Saved entries:
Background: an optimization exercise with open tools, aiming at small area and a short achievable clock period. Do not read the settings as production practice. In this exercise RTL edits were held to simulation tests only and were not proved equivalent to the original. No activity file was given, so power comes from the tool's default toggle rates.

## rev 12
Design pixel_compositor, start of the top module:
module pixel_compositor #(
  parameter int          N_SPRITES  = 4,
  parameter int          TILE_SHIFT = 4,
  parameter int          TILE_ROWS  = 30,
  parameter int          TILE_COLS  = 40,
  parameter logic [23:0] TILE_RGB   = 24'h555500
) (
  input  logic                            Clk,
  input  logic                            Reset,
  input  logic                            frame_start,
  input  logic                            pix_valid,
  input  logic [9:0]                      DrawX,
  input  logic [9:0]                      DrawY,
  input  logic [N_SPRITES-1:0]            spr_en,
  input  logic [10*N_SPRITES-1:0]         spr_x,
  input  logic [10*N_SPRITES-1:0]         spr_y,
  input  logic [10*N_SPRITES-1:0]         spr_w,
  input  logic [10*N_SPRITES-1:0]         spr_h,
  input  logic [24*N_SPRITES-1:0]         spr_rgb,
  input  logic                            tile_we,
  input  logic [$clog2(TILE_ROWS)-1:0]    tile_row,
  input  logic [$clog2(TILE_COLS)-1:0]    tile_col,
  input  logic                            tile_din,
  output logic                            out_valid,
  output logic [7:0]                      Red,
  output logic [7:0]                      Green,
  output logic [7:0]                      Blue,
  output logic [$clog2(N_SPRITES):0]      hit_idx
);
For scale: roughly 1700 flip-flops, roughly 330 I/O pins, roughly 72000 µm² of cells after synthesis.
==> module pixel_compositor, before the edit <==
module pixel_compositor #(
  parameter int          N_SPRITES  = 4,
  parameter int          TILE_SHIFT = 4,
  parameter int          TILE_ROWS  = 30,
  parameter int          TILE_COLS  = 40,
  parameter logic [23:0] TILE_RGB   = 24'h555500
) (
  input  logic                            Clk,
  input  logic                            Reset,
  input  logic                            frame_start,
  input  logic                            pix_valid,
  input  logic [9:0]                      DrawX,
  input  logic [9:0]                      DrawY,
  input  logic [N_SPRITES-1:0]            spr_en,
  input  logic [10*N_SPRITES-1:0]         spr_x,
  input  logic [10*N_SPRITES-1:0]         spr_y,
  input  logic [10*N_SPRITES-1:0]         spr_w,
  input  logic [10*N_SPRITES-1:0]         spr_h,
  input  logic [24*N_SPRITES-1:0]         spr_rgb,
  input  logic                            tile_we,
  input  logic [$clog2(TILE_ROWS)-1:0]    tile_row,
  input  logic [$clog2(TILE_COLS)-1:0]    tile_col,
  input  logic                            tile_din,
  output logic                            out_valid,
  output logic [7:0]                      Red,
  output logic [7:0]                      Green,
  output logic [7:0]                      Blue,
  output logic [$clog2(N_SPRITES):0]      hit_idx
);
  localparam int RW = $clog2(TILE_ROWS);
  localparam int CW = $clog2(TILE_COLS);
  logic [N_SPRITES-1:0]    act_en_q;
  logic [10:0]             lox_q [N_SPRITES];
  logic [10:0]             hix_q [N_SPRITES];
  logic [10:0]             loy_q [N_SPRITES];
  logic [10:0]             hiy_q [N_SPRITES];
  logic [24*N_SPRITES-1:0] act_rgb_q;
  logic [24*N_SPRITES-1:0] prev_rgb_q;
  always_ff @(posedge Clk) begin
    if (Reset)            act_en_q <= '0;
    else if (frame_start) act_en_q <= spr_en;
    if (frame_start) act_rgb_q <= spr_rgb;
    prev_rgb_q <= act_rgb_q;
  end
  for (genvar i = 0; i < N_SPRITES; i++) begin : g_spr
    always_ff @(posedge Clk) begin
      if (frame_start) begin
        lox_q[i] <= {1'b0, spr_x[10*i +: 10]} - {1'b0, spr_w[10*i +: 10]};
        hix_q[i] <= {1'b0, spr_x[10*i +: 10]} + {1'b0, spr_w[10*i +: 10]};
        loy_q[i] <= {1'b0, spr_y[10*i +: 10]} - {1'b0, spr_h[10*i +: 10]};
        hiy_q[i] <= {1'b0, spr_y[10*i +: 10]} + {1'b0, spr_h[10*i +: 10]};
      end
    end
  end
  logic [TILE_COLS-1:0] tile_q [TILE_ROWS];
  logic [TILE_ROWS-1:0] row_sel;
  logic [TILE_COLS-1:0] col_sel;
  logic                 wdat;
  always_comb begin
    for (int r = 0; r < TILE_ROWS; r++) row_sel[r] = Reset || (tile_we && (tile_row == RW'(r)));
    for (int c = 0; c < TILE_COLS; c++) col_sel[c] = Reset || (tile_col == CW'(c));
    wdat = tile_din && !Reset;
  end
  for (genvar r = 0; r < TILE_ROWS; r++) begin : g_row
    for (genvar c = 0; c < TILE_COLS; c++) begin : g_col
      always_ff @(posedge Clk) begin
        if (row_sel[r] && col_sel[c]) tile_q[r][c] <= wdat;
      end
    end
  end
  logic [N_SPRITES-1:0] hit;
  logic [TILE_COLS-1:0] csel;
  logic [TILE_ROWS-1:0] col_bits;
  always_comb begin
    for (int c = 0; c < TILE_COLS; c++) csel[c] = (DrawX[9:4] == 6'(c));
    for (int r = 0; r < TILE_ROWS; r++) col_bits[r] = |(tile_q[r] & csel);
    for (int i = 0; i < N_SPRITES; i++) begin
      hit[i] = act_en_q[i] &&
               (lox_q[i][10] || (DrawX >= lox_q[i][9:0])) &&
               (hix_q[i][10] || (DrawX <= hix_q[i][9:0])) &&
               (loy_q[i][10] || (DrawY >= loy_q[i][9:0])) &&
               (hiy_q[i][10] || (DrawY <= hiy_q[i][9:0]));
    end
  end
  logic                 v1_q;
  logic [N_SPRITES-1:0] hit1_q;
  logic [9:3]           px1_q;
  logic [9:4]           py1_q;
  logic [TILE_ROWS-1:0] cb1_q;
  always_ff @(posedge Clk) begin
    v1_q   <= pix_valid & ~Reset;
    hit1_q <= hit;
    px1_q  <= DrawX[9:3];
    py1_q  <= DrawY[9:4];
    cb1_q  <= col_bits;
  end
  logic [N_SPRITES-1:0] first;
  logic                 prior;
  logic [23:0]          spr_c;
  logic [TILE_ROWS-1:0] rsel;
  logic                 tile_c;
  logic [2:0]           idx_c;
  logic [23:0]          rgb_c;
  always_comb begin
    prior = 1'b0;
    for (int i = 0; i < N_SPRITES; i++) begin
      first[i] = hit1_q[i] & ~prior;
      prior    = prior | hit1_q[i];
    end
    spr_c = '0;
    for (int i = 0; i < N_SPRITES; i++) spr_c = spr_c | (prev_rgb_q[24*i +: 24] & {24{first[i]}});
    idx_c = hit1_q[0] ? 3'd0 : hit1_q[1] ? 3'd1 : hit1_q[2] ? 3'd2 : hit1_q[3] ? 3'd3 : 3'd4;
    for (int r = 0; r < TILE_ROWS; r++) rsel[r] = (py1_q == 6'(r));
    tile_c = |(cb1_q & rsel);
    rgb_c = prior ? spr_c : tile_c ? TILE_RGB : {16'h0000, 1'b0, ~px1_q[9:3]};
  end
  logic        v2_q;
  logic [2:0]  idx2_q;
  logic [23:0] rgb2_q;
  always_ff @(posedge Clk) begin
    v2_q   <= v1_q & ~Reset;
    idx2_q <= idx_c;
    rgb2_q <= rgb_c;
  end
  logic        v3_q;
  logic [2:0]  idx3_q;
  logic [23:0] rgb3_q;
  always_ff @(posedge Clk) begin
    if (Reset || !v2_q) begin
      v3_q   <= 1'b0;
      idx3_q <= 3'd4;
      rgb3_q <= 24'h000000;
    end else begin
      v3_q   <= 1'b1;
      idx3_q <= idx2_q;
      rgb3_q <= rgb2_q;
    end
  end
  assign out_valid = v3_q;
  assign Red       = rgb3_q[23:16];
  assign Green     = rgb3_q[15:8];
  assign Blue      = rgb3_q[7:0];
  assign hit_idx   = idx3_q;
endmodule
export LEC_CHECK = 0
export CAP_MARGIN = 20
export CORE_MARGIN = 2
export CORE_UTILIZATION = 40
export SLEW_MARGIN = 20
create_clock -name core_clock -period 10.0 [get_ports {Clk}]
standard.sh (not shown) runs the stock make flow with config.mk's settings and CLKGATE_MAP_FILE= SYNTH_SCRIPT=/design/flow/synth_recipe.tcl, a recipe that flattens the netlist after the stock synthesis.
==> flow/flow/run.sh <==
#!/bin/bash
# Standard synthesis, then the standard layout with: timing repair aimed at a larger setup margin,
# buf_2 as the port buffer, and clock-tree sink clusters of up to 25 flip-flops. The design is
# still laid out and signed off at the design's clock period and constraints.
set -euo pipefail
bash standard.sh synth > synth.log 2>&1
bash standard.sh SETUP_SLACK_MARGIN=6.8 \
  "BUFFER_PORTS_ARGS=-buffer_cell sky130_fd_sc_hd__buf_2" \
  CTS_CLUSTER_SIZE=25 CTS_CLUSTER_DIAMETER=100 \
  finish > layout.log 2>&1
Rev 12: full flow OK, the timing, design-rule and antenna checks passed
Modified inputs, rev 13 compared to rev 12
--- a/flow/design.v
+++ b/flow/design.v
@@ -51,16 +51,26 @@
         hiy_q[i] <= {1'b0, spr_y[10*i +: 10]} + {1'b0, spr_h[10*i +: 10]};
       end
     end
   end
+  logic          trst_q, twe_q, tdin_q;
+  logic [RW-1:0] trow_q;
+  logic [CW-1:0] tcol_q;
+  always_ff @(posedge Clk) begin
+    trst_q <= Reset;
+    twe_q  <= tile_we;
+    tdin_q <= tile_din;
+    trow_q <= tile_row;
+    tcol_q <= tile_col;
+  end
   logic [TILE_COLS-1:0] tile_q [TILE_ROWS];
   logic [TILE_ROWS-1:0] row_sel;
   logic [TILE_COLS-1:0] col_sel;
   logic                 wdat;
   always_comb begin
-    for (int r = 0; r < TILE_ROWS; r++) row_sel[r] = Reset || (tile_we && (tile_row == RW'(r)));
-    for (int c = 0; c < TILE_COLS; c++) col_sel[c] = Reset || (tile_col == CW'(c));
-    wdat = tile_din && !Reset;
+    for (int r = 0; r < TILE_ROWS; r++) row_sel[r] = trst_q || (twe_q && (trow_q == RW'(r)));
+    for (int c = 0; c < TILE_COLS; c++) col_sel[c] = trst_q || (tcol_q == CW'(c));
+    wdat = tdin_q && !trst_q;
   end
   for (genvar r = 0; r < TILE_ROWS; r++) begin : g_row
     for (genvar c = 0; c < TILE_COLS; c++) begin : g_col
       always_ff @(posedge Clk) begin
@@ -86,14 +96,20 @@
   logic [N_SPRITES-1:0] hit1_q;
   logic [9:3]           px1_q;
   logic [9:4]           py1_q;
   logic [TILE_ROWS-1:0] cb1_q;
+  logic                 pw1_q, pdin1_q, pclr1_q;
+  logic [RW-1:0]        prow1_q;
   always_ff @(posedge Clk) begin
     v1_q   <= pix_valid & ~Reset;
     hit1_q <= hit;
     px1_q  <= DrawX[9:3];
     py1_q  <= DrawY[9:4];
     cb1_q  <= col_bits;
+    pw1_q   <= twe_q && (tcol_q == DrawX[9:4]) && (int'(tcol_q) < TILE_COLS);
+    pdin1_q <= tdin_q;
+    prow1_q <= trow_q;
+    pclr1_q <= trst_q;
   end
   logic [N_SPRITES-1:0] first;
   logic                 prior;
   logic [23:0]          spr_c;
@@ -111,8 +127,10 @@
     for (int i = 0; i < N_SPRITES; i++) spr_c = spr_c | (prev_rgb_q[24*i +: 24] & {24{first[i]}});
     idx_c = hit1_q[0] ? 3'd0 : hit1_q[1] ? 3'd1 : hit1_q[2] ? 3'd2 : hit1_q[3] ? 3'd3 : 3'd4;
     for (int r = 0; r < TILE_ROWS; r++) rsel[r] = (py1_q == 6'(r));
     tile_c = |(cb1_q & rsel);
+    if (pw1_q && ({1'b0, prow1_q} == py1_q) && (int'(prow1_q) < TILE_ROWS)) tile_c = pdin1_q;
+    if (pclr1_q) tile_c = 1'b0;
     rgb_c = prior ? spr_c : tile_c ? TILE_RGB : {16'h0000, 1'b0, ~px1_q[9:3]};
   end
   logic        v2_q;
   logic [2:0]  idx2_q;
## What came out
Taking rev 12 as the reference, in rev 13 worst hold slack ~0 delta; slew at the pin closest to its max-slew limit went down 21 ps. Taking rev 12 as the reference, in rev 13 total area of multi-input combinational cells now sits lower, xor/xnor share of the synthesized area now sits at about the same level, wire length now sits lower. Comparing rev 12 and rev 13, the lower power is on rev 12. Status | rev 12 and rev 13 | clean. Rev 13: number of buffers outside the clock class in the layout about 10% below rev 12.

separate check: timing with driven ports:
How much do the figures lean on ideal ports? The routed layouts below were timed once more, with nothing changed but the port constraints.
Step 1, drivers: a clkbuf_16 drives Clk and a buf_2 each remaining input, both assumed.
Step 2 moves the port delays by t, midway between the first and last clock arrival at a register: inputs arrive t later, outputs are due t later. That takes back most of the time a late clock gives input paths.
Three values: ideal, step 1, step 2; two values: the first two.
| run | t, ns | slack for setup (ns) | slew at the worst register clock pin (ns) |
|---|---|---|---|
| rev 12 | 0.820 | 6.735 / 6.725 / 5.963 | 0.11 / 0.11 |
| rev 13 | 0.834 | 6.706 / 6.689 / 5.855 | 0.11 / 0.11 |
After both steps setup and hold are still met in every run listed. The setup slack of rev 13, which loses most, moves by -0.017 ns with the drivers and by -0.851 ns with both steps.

*WHAT TO WORK ON*
Lines to set down from above: the line with "Rev 12: full", the line with "(tcol_q == CW'(c));", and every line between, each exactly as written.

*TASK ANSWER*
Rev 12: full flow OK, the timing, design-rule and antenna checks passed
Modified inputs, rev 13 compared to rev 12
--- a/flow/design.v
+++ b/flow/design.v
@@ -51,16 +51,26 @@
         hiy_q[i] <= {1'b0, spr_y[10*i +: 10]} + {1'b0, spr_h[10*i +: 10]};
       end
     end
   end
+  logic          trst_q, twe_q, tdin_q;
+  logic [RW-1:0] trow_q;
+  logic [CW-1:0] tcol_q;
+  always_ff @(posedge Clk) begin
+    trst_q <= Reset;
+    twe_q  <= tile_we;
+    tdin_q <= tile_din;
+    trow_q <= tile_row;
+    tcol_q <= tile_col;
+  end
   logic [TILE_COLS-1:0] tile_q [TILE_ROWS];
   logic [TILE_ROWS-1:0] row_sel;
   logic [TILE_COLS-1:0] col_sel;
   logic                 wdat;
   always_comb begin
-    for (int r = 0; r < TILE_ROWS; r++) row_sel[r] = Reset || (tile_we && (tile_row == RW'(r)));
-    for (int c = 0; c < TILE_COLS; c++) col_sel[c] = Reset || (tile_col == CW'(c));
-    wdat = tile_din && !Reset;
+    for (int r = 0; r < TILE_ROWS; r++) row_sel[r] = trst_q || (twe_q && (trow_q == RW'(r)));
+    for (int c = 0; c < TILE_COLS; c++) col_sel[c] = trst_q || (tcol_q == CW'(c));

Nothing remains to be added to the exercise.